Writing in her weekly newsletter on the DA website, she said should he become South Africa's next President, Zuma would hold the highest constitutional position in the country - one tasked with protecting, upholding and promoting the Constitution.
"To be head of state, one must surely be committed, without reservation, to the principles and values of our founding document.
"At the moment, Zuma does not meet that requirement. Jacob Zuma has already shown a disturbing disregard, on a number of occasions, for the rule of law and the Constitution," Zille said.
Among other things, in December 2006, as part of his "unofficial campaign" for the ANC presidency, Zuma had visited Lusikisiki in the Eastern Cape.
In an address to ANC supporters, Zuma recalled an incident from ten years before, when he had been called in by the party to mediate a dispute.
'Cadre deployment'
He had added: "I said then that the ANC is more important than even the Constitution of the country."
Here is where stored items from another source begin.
==> config.mk <==
export PLATFORM = sky130hd
export DESIGN_NAME = fir_mac_sequencer
export DESIGN_NICKNAME = d
export VERILOG_FILES = /design/src/rtl/fir_mac_sequencer_pkg.sv /design/src/rtl/fir_circ_ptr.sv /design/src/rtl/fir_mac_sequencer.sv
export SDC_FILE = /design/constraint.sdc
export NUM_CORES = 1
export LEC_CHECK = 0
export CAP_MARGIN = 10
export CORE_MARGIN = 8
export CORE_UTILIZATION = 49
export CTS_BUF_LIST = sky130_fd_sc_hd__clkbuf_4
export DETAILED_ROUTE_END_ITERATION = 10
export PLACE_DENSITY = 0.78
export RECOVER_POWER = 50
export SYNTH_ARGS = -nofsm -noshare
export SYNTH_HDL_FRONTEND = slang
export SYNTH_SLANG_ARGS = --single-unit
==> constraint.sdc <==
create_clock -name clk -period 2.5 [get_ports clk]
set_input_delay 0.375 -clock clk [delete_from_list [all_inputs] [get_ports clk]]
set_output_delay 0.375 -clock clk [all_outputs]
set_load 0.02 [all_outputs]
==> src/rtl/fir_mac_sequencer_pkg.sv <==
// Shared parameters and FSM state encoding for the FIR MAC sequencer and the
// coeff ROM / sample RAM / accumulator it drives.
package fir_mac_sequencer_pkg;

    localparam int DEF_NTAPS       = 12;
    localparam int DEF_SEL_W       = 4;
    localparam int DEF_PIPE        = 1;
    localparam int DEF_MAX_SAMPLES = 20;
    localparam int DEF_CNT_W       = 5;
    localparam int DRN_W           = 8;

    typedef enum logic [2:0] {
        ST_IDLE  = 3'd0,
        ST_CLEAR = 3'd1,
        ST_MAC   = 3'd2,
        ST_DRAIN = 3'd3,
        ST_OUT   = 3'd4
    } state_t;

endpackage

==> src/rtl/fir_circ_ptr.sv <==
// Combinational mod-NTAPS pointer arithmetic: base+1 and base-k, zero latency.
// NTAPS need not be a power of two; k is assumed to lie in 0..NTAPS-1.
module fir_circ_ptr #(
    parameter int NTAPS = 12,
    parameter int SEL_W = 4
) (
    input  logic [SEL_W-1:0] base,
    input  logic [SEL_W-1:0] k,
    output logic [SEL_W-1:0] inc,
    output logic [SEL_W-1:0] diff
);

    always_comb begin
        inc  = (base == SEL_W'(NTAPS - 1)) ? '0 : base + SEL_W'(1);
        // Wrapped result is below NTAPS, so modulo-2**SEL_W arithmetic is exact.
        diff = (base >= k) ? base - k : base + SEL_W'(NTAPS) - k;
    end

endmodule

==> src/rtl/fir_mac_sequencer.sv <==
// Sequencer for the time-multiplexed FIR MAC: srdyi accepted in cycle 0, srdyo in cycle NTAPS+2+PIPE.
// No backpressure: srdyi while ready=0 is dropped and flagged in sticky overrun.
module fir_mac_sequencer
    import fir_mac_sequencer_pkg::*;
#(
    parameter int NTAPS       = DEF_NTAPS,
    parameter int SEL_W       = DEF_SEL_W,
    parameter int PIPE        = DEF_PIPE,
    parameter int MAX_SAMPLES = DEF_MAX_SAMPLES,
    parameter int CNT_W       = DEF_CNT_W
) (
    input  logic             clk,
    input  logic             GlobalReset,
    input  logic             global_srdyi,
    input  logic             srdyi,
    output logic             ready,
    output logic             wr_en,
    output logic [SEL_W-1:0] wr_addr,
    output logic [SEL_W-1:0] rd_addr,
    output logic [SEL_W-1:0] coeff_sel,
    output logic             sum_rst,
    output logic             sum_en,
    output logic             srdyo,
    output logic [CNT_W-1:0] sample_count,
    output logic             done,
    output logic             overrun
);

    state_t           state_q, state_d;
    logic             armed_q, armed_d;
    logic             done_q, done_d;
    logic             overrun_q, overrun_d;
    logic [SEL_W-1:0] wr_ptr_q, wr_ptr_d;
    logic [SEL_W-1:0] tap_q, tap_d;
    logic [DRN_W-1:0] drain_q, drain_d;
    logic [CNT_W-1:0] count_q, count_d;
    logic [SEL_W-1:0] ptr_inc, ptr_diff;

    fir_circ_ptr #(
        .NTAPS (NTAPS),
        .SEL_W (SEL_W)
    ) u_circ_ptr (
        .base (wr_ptr_q),
        .k    (tap_q),
        .inc  (ptr_inc),
        .diff (ptr_diff)
    );

    always_comb begin
        state_d   = state_q;
        // An arm takes effect before anything else this cycle, including acceptance.
        armed_d   = armed_q | global_srdyi;
        done_d    = done_q & ~global_srdyi;
        overrun_d = overrun_q & ~global_srdyi;
        count_d   = global_srdyi ? '0 : count_q;
        wr_ptr_d  = wr_ptr_q;
        tap_d     = tap_q;
        drain_d   = drain_q;
        ready     = (state_q == ST_IDLE) && armed_d && !done_d;
        wr_en     = 1'b0;
        sum_rst   = 1'b0;
        sum_en    = 1'b0;
        srdyo     = 1'b0;
        coeff_sel = '0;
        rd_addr   = '0;

        if (srdyi && !ready) begin
            overrun_d = 1'b1;
        end

        case (state_q)
            ST_IDLE: begin
                if (srdyi && ready) begin
                    wr_en   = 1'b1;
                    state_d = ST_CLEAR;
                end
            end
            ST_CLEAR: begin
                sum_rst = 1'b1;
                tap_d   = '0;
                state_d = ST_MAC;
            end
            ST_MAC: begin
                sum_en    = 1'b1;
                coeff_sel = tap_q;
                rd_addr   = ptr_diff;
                if (tap_q == SEL_W'(NTAPS - 1)) begin
                    tap_d    = '0;
                    wr_ptr_d = ptr_inc;
                    drain_d  = '0;
                    state_d  = (PIPE == 0) ? ST_OUT : ST_DRAIN;
                end else begin
                    tap_d = tap_q + SEL_W'(1);
                end
            end
            ST_DRAIN: begin
                if (drain_q == DRN_W'(PIPE - 1)) begin
                    state_d = ST_OUT;
                end else begin
                    drain_d = drain_q + DRN_W'(1);
                end
            end
            ST_OUT: begin
                srdyo   = 1'b1;
                state_d = ST_IDLE;
                if (count_d != '1) begin
                    count_d = count_d + CNT_W'(1);
                end
                if (MAX_SAMPLES != 0 && count_d == CNT_W'(MAX_SAMPLES)) begin
                    done_d  = 1'b1;
                    armed_d = 1'b0;
                end
            end
            default: begin
                state_d = ST_IDLE;
            end
        endcase
    end

    always_ff @(posedge clk or posedge GlobalReset) begin
        if (GlobalReset) begin
            state_q   <= ST_IDLE;
            armed_q   <= 1'b0;
            done_q    <= 1'b0;
            overrun_q <= 1'b0;
            wr_ptr_q  <= '0;
            tap_q     <= '0;
            drain_q   <= '0;
            count_q   <= '0;
        end else begin
            state_q   <= state_d;
            armed_q   <= armed_d;
            done_q    <= done_d;
            overrun_q <= overrun_d;
            wr_ptr_q  <= wr_ptr_d;
            tap_q     <= tap_d;
            drain_q   <= drain_d;
            count_q   <= count_d;
        end
    end

    assign wr_addr      = wr_ptr_q;
    assign sample_count = count_q;
    assign done         = done_q;
    assign overrun      = overrun_q;

endmodule
* After elaboration in Yosys (flattened, before gate mapping)
Cells that the tools add are included.
Word-level totals: bits in registers 27, word-level logic and storage cells 72, bits of input ports 4, output and inout bits 24
Operators by class: add/subtract/negate cells 7, eq/ne operators 12, order comparisons 1, bitwise logic cells 4, reduce and logical (&&, ||, !) cells 13, muxes and demuxes 27
Operator list (number):
- $mux W4 | 5
- $mux W5 | 4
- $mux W8 | 2
- $pmux W8 S2 | 1
- $pmux W3 S4 | 1
- $mux W1 | 10
- $mux W3 | 3
- $add A4 B1 Y4 const B | 2
- $add A8 B1 Y8 const B | 1
- $eq A4 B4 Y1 const B | 2
- $logic_not A8 Y1 | 1
- $pmux W4 S2 | 1
- $sub A4 B4 Y4 | 2
- $eq A3 B2 Y1 const B | 2
- $ne A2 B2 Y1 const B | 3
- $reduce_and A3 Y1 | 2
- $add A5 B1 Y5 const B | 1
- $eq A5 B5 Y1 const B | 1
- $ne A5 B5 Y1 const B | 1
- $add A4 B4 Y4 const B | 1
- $ge A4 B4 Y1 | 1
- $logic_and A1 B1 Y1 | 4
- $reduce_bool A2 Y1 | 2
- $eq A3 B1 Y1 const B | 1
- other kinds (8) | 10

* Longest topological paths before layout
Gate-level depths: netlist of the first run.
depth in word-level cells 7, gate-level depth with buffers 9, depth with buffers taken out 9

* Modules after synthesis
Synthesis of the first run repeated with hierarchy kept, for this count alone.
Second synthesis, totals: cells, all modules 194, area, all modules 1911.8 um^2
By module, submodules not included:
- fir_mac_sequencer | area an instance 1571.5 um^2, cells an instance 151, times used 1, sequential area each 675.6 um^2
- fir_circ_ptr | area an instance 340.3 um^2, cells an instance 43, times used 1, sequential area each 0.0 um^2

* Least setup slack after synthesis of the first run
No wires, ideal clock.
path kind register to output, start point register wr_ptr_q[2] (netlist: wr_addr[2]), end point output port rd_addr[3], path buffers 0, cell stages (with the launch flop) 9, data arrival time 2.274 ns, slack -0.149 ns, required time 2.125 ns, cell sequence dfrtp_1 -> inv_1 -> ha_1 -> inv_1 -> fa_1 -> xnor2_1 -> nor2b_1 -> a2111oi_2 -> a31o_2
Between the ends: longest elaborated chain between the ends 4, elaborated cells between the ends (all ways) 6, classes of those cells 3 x add/sub; 1 x order compare; 2 x mux
RTL lines:
- start, declared | line fir_mac_sequencer.sv:33 | logic [SEL_W-1:0] wr_ptr_q, wr_ptr_d;
- start signal, assigned | line fir_mac_sequencer.sv:135 | wr_ptr_q <= wr_ptr_d;
- $add A4 B4 Y4 | line fir_circ_ptr.sv:16 | diff = (base >= k) ? base - k : base + SEL_W'(NTAPS) - k;
- $sub A4 B4 Y4 | line fir_circ_ptr.sv:16
- $mux W4 (*) | line fir_circ_ptr.sv:16
- $mux W4 (*) | line fir_mac_sequencer.sv:71 | case (state_q)
- end, declared | line fir_mac_sequencer.sv:19 | output logic [SEL_W-1:0] rd_addr,
Mark *: on every way between the ends. The rest lies on a longest branch, timed or not.

* Final worst setup path of the first run
start point register wr_ptr_q[0] (netlist: wr_addr[0]), end point output port rd_addr[3]
Same word-level chain as after synthesis.

==> impl_results.md, run 1 <==
* Clock Sinks at 27
* Setup TNS at -0.3332 ns
* Pleak at 1.074 nW
* Post-synthesis sequential area ratio at 41.22%
* Switch Pwr at 0.9741 mW
* Final period util at 108.4%
* Hold EP: armed_q
* Netlist cell types at 47
* Crit path capture type: output port
* Post-synth top area cell: dfrtp_1
* # setup viols final at 2
* Sequential fraction of design power at 24.0%
* Clock transition at the registers of the reported paths at 0.15 ns
* Failing checks: negative setup slack
* Status: complete, but fails checks
* H-tree lvl count at 1
* Average wire per standard cell at 16.59 µm
* Clock buffer depth at 2
* Synthesized instance count at 170
* DRC at 0
* Starting Density at 49.90%
* Pwr dens at 981.7 nW/µm²
* Worst r2r src: tap_q[1]
* Layout Nets at 245
* Internal at 1.307 mW
* Min cycle time layout at 2.709 ns
* Seq cells post-synth at 27
* Post-synth top area share at 41.22%
* Clock latency on the worst-skew pair at 0.33 ns
* Mapped Nets at 187
* Placed Cells at 263
* Fin util at 70.74%
* Asr flop ratio synth at 100.0%
* First-pass GRT wire length at 7065 µm
* Largest family of logic cells by synthesized area: simple AND/OR/NAND/NOR gates
* Crit Path Max Fanout at 3
* Die Area at 5452 µm²
* Vias at 1531
* Post-synthesis mux area share at 3.817%
* Post-DRT Antenna Nets at 0
* N_diodes at 0
* Dpl hpwl at 3102 µm
* Non-Filler Instances at 273
* Skew final at 0.003463 ns
* Core ar. at 3284 µm²
* Worst slew margin at 3.518%
* Slew @ Worst Pin at 1.447 ns
* Vias in the first global route at 1574
* Hold Crit Class: flop to flop
* Antenna violations before repair at 0
* Chip height at 73.84 µm
* Arrival @ worst endpoint at 2.33 ns
* Reg2reg setup slack at 0.13 ns
* Crit path kind: flop to output port
* Worst Reg2Reg Path Length in Cells at 7
* DRT iter0 DRCs at 48
* 1st-pass router iterations at 4
* Combinational power share at 67.4%
* VDD IR max at 0.0006312 V
* RR Endpoint: wr_addr[2]
* I/O pins at 28
* Overflow after GRT at 0
* Die Wd at 73.84 µm
* GPL Wtd Cong at 0.8478
* Max-Cap Viols at 0
* Row count at 21
* Root buffer selected by CTS: clkbuf_4
* Max Slew Vio Count at 0
* Fill count at 241
* Hold path depth at 1
* Min-delay src: armed_q
* Switch share at 42.70%
* Crit start category: flop
* Clock share of power at 8.6%
* Share of post-route cells with drive strength above 1 at 26.43%
* PortBufs at 27
* Synthesized area at 1639 µm²
* Post-synthesis simple-gate area fraction at 21.53%
* Crit path launch: wr_addr[0]
* FMAX at 369.1 MHz
* Final-report hold violation count at 0
* Synth Flop Type: dfrtp_1
* Area grow syn2layout at 41.76%
* CP Data Required Time at 2.12 ns
* XOR/XNOR Fraction of Synth Area at 3.206%
* Largest net degree at the start of global routing at 28
* RSZ-0062 raised after global routing: yes
* Adder-cell area share of the yosys netlist at 11.30%
* Number of synthesis warnings at 0
* Post-synth EDFFs at 0
* Worst hold slack at 0.5245 ns
* Setup ws final at -0.2092 ns
* Post-synthesis compound-gate area fraction at 14.35%
* Via/cell ratio at 5.608
* CTS tree: yes
* Final WL at 4529 µm
* Num CTS Buffers at 3
* Top area cells in the synthesized netlist: dfrtp_1 41%, ha_1 7.6%, nor2_1 4.8%
* Total power at 2.281 mW
* Syn avg cell area at 9.642 µm²
* Total track usage at 16.57%
-- synth_stat cells, types with 4 or more instances --
master,number
nor2b_1,4
nor2_1,21
dfrtp_1,27
xnor2_1,4
inv_1,13
nor3_1,4
a21oi_1,9
or3_1,5
nand2_1,12
o21ai_0,7
ha_1,10
-- cell usage in the layout (no fill, tap or decap), types with 4 or more instances in the layout --
| master | n |
|---|---|
| dfrtp_1 | 25 |
| buf_4 | 25 |
| nor2_1 | 21 |
| clkdlybuf4s50_1 | 17 |
| nand2_1 | 12 |
| inv_1 | 9 |
| a21oi_1 | 7 |
| o21ai_0 | 6 |
| ha_1 | 6 |
| or3_1 | 4 |
| nor3_1 | 4 |
| ha_4 | 4 |
| clkbuf_4 | 4 |
| dlymetal6s2s_1 | 4 |
| clkbuf_1 | 4 |
-- sequential cells by signal, indices dropped and copies added, names as in the netlist --
register and count:
tap_q 4, armed_q 1, overrun 1, drain_q 8, done 1, wr_addr 4, sample_count 5, state_q 3
-- worst max-delay path by stage --
stage / end / depth (start not counted)
3_5_place_dp: rd_addr[3] / 9
3_3_place_gp: rd_addr[3] / 9
2_1_floorplan: rd_addr[3] / 8
5_1_grt: rd_addr[3] / 9
6_report: rd_addr[3] / 9
4_1_cts: rd_addr[3] / 8
-- cells by family after synthesis --
group,Yosys count
simple gates,67
compound gates,35
flops,27
buf+inv,17
fa+ha+maj,13
xor+xnor,6
mux,5
-- area by class of cell --
type | count | area [µm²] | area share [%]
clock inverters | 1 | 7.507 | 0.3231
well taps | 46 | 57.56 | 2.477
flip-flops and latches | 27 | 678.2 | 29.19
repair buffers | 56 | 478.0 | 20.57
multi-input cells | 126 | 1023 | 44.05
clock buffers | 3 | 22.52 | 0.9693
inverters | 14 | 56.30 | 2.423
-- metal layers --
metal,vias to the layer above,wire length [µm],share of wire (%),global-route usage (%)
met2,60,2429,54,31.59
met5,-,0,0,0
met1,749,1771,39,16.69
met4,0,101,2.2,6.208
met3,10,226,5.0,3.956
li1,712,-,-,-
-- metrics by stage --
stage,setup slack (ns),cell area (µm²)
final,-0.2092,2323
after global routing,-0.2755,2323
after CTS,-0.1933,2301
after detailed placement,-0.5335,2145
after global placement,-0.4396,2145
after floorplan,0.01444,1667
-- repair_timing --
item,in CTS,in global routing
cloned,0,0
hold buffers,0,0
pin swaps,9,6
gates resized for setup,36,11
endpoints found under the setup margin,8,6
buffers inserted,6,0
-- worst max-delay path: stages (launching register included) --
cell     delay, ns
dfrtp_1       0.42
inv_2         0.08
ha_4          0.13
inv_4         0.05
fa_2          0.37
a21oi_4       0.16
o21a_1        0.15
mux2_4        0.30
a31o_4        0.22
buf_6         0.12
-- power by group through the flow --
stage / logic (mW) / registers [mW] / clock network, mW
floorplan: 0.642 / 0.601 / 0
global placement: 1.16 / 0.545 / 0
detailed placement: 1.21 / 0.550 / 0
CTS: 1.43 / 0.547 / 0.198
global route: 1.63 / 0.555 / 0.217
finish: 1.54 / 0.548 / 0.196
No activity file was read; power rests on OpenSTA's default activity.
==> run 2: changes to the inputs <==
--- a/config.mk
+++ b/config.mk
@@ -6,12 +6,11 @@
 export NUM_CORES = 1
 export LEC_CHECK = 0
 export CAP_MARGIN = 10
-export CORE_MARGIN = 8
+export CORE_MARGIN = 3
 export CORE_UTILIZATION = 49
 export CTS_BUF_LIST = sky130_fd_sc_hd__clkbuf_4
 export DETAILED_ROUTE_END_ITERATION = 10
 export PLACE_DENSITY = 0.78
-export RECOVER_POWER = 50
 export SYNTH_ARGS = -nofsm -noshare
 export SYNTH_HDL_FRONTEND = slang
 export SYNTH_SLANG_ARGS = --single-unit
==> impl_results.md, run 2 (synthesis results as in run 1) <==
* Status: complete, but fails checks
* Failing checks: negative setup slack
* I/O pins at 28 (unchanged)
* Area grow syn2layout at 40.92%
* Non-Filler Instances at 271 (-0.73%)
* Most frequent cells in the layout: 28 x buf_4, 25 x dfrtp_1, 21 x nor2_1
* Switch Pwr at 0.9082 mW (-6.8%)
* H-tree lvl count at 1 (unchanged)
* Layout Nets at 245 (unchanged)
* Vias in the first global route at 1524 (-3.2%)
* RSZ-0062 raised after global routing: yes
* Placed cell area at 2157 µm² (+0.58%)
* CP delay by family, top: adder cells
* Buf+Inv Stages, Crit Path at 3 (unchanged)
* Die Wd at 63.84 µm (-14%)
* Clock buffer depth at 2 (unchanged)
* CP Data Required Time at 2.12 ns (about the same)
* Worst slew margin at 68.33% (+65 points)
* Worst hold slack at 0.3903 ns (-0.1341 ns)
* Core ar. at 3128 µm² (-4.8%)
* Largest register by flop count: drain_q
* Placement Setup Slack at -0.4977 ns (+0.03585 ns)
* RR Endpoint: wr_addr[2]
* Max Slew Vio Count at 0 (unchanged)
* FMAX at 365.1 MHz (-1.1%)
* # setup viols final at 2 (unchanged)
* CTS tree: yes
* Slowest cell on the critical path: dfrtp_1
* Via/cell ratio at 5.513 (-1.7%)
* Max FFs per register at 8 (unchanged)
* DRT iter0 DRCs at 120 (+150%)
* DRC at 0 (unchanged)
* Reg2reg setup slack at 0.53 ns (+0.40 ns)
* Total power at 2.202 mW (-3.4%)
* Min cycle time layout at 2.739 ns (+0.02947 ns)
* Placed Cells at 263 (unchanged)
* Final-report hold violation count at 0 (unchanged)
* Starting Density at 52.40% (+2.5 points)
* Share of post-route cells with drive strength above 1 at 26.43% (unchanged)
* Crit path capture type: output port
* Average wire per standard cell at 16.05 µm (-3.2%)
* Max-Cap Viols at 0 (unchanged)
* Root buffer selected by CTS: clkbuf_4
* GPL Wtd Cong at 0.8733 (+3.0%)
* Switch share at 41.24% (-1.5 points)
* Worst Reg2Reg Path Length in Cells at 8 (+1)
* Num CTS Buffers at 3 (unchanged)
* First-pass GRT wire length at 6789 µm (-3.9%)
* Skew final at 0.01341 ns (+0.009946 ns)
* Setup ws final at -0.2387 ns (-0.02948 ns)
* VDD IR max at 0.0004142 V (-34%)
* Crit start category: flop
* Chip height at 63.84 µm (-14%)
* Setup TNS at -0.3749 ns (-0.04175 ns)
* Crit Path Max Fanout at 2 (-1)
* Final WL at 4350 µm (-4.0%)
* Combinational power share at 65.8% (-1.6 points)
* Largest net degree at the start of global routing at 28 (unchanged)
* Clock latency on the worst-skew pair at 0.33 ns (about the same)
* Commonest non-fill, non-tap cell in the layout: buf_4
* Vias at 1494 (-2.4%)
* Dpl hpwl at 3083 µm (-0.61%)
* Slew @ Worst Pin at 0.4729 ns (-0.9743 ns)
* Arrival @ worst endpoint at 2.36 ns (+0.03 ns)
* 1st-pass router iterations at 4 (unchanged)
* Critical Path Max Stage Delay at 0.41 ns (about the same)
* Sequential fraction of design power at 25.1% (+1.1 points)
* N_diodes at 0 (unchanged)
* Clock Sinks at 27 (unchanged)
* Cell Chain, Critical Path: inv_2 > ha_4 > buf_4 > fa_1 > a31oi_1 > mux2_4 > a31o_4 > buf_6
* Fin util at 73.84% (+3.1 points)
* Pleak at 1.065 nW (-0.84%)
* Antenna violations before repair at 0 (unchanged)
* Clock share of power at 9.1% (+0.5 points)
* Pwr dens at 953.5 nW/µm² (-2.9%)
* Total track usage at 20.94% (+4.4 points)
* Die Area at 4075 µm² (-25%)
* Worst r2r src: tap_q[1]
* Overflow after GRT at 0 (unchanged)
* Internal at 1.294 mW (-0.97%)
* Final instance area at 2310 µm² (-0.59%)
* Row count at 20 (-4.8%)
* Hold Crit Class: input port to asynchronous set/reset pin
* Clock transition at the registers of the reported paths at 0.15 ns (about the same)
* Final period util at 109.5% (+1.2 points)
* Post-DRT Antenna Nets at 0 (unchanged)
* PortBufs at 27 (unchanged)
* Crit path kind: flop to output port
## run 2: area by class of cell
class                      instances  area, µm²
clock buffer                       4      30.03
fill                             208      818.3
inverter                          14      55.05
sequential                        27      678.2
tap                               44      55.05
timing repair buffer              56      493.0
multi-input combinational        126      998.5
## run 2: metal layers
| metal | GRT usage, % | part of all wire [%] |
|---|---|---|
| met5 | 0 | 0 |
| met4 | 7.278 | 2.3 |
| met3 | 2.988 | 3.4 |
| met2 | 38.97 | 54 |
| met1 | 24.12 | 40 |
## run 2: power groups by stage
stage	clock (mW)	sequential, mW	combinational (mW)
2_1_floorplan	0	0.601	0.642
3_3_place_gp	0	0.543	1.17
3_5_place_dp	0	0.552	1.22
4_1_cts	0.206	0.545	1.33
5_1_grt	0.226	0.560	1.54
6_report	0.200	0.552	1.45
## run 2: repair_timing
item                       4_1_cts  5_1_grt
pin swaps                        5        5
gates resized for setup         25       12
setup endpoints to repair        6        4
buffers inserted                 3        1
cloned                           0        0
hold buffers                     0        0
## run 2: worst min-delay path, cell delays in order
cell and delay (ns):
clkdlybuf4s50_1 0.40, inv_1 0.06, buf_4 0.32
## run 2: worst max path at each step
stage	startpoint	to	slack [ns]	cells after the start
4_1_cts	tap_q[1]	rd_addr[3]	-0.21	9
6_report	tap_q[1]	rd_addr[3]	-0.24	8
2_1_floorplan	tap_q[1]	rd_addr[3]	0.01	8
3_3_place_gp	tap_q[1]	rd_addr[3]	-0.43	9
3_5_place_dp	wr_addr[0]	rd_addr[3]	-0.50	10
5_1_grt	wr_addr[0]	rd_addr[3]	-0.33	9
The incident that Zuma was referring to was when he, in his capacity as ANC national chairperson, was called upon to resolve a dispute in the party's structures in the Free State.
The conflict had centred around the ANC's dismissal of then Free State Premier Mosiuoa Lekota, after he had exercised his prerogative under the Constitution to hire and fire MECs in his provincial cabinet.
Zuma's purpose in "mediating" the conflict was to re-enforce the ANC's policy of "cadre deployment" - meaning that ANC premiers were accountable first and foremost to the party, rather than the Constitution, Zille said.
The now infamous statement that Zuma had repeated more than once, that "the ANC will rule South Africa until Jesus comes", also revealed his contempt for the Constitution.
"After all, who needs a Constitution, when you believe that you rule by divine right?
"The truth of the matter is this. For Jacob Zuma and the ANC, loyalty to the ruling party is prioritised over the values and principles of the Constitution.
"Indeed, when it is in the interests of the ANC to do so, it deliberately blurs the constitutional principle of the separation between party and state.
"And so I have a challenge for the new President of the ANC," Zille said.
'Nothing but contempt'
Just as government wanted to instil a culture of constitutionalism in the youth, Zuma should lead by example.
"I call upon him to state openly that South Africa's Constitution is more important than any single political party and that he pledges his loyalty first and foremost to protecting, upholding and promoting its values.
"If he fails to do so, it will present undeniable evidence that Jacob Zuma is unfit to be South Africa's President.
"It will also prove that the ANC and its leadership have nothing but contempt for South Africa's Constitution," Zille said.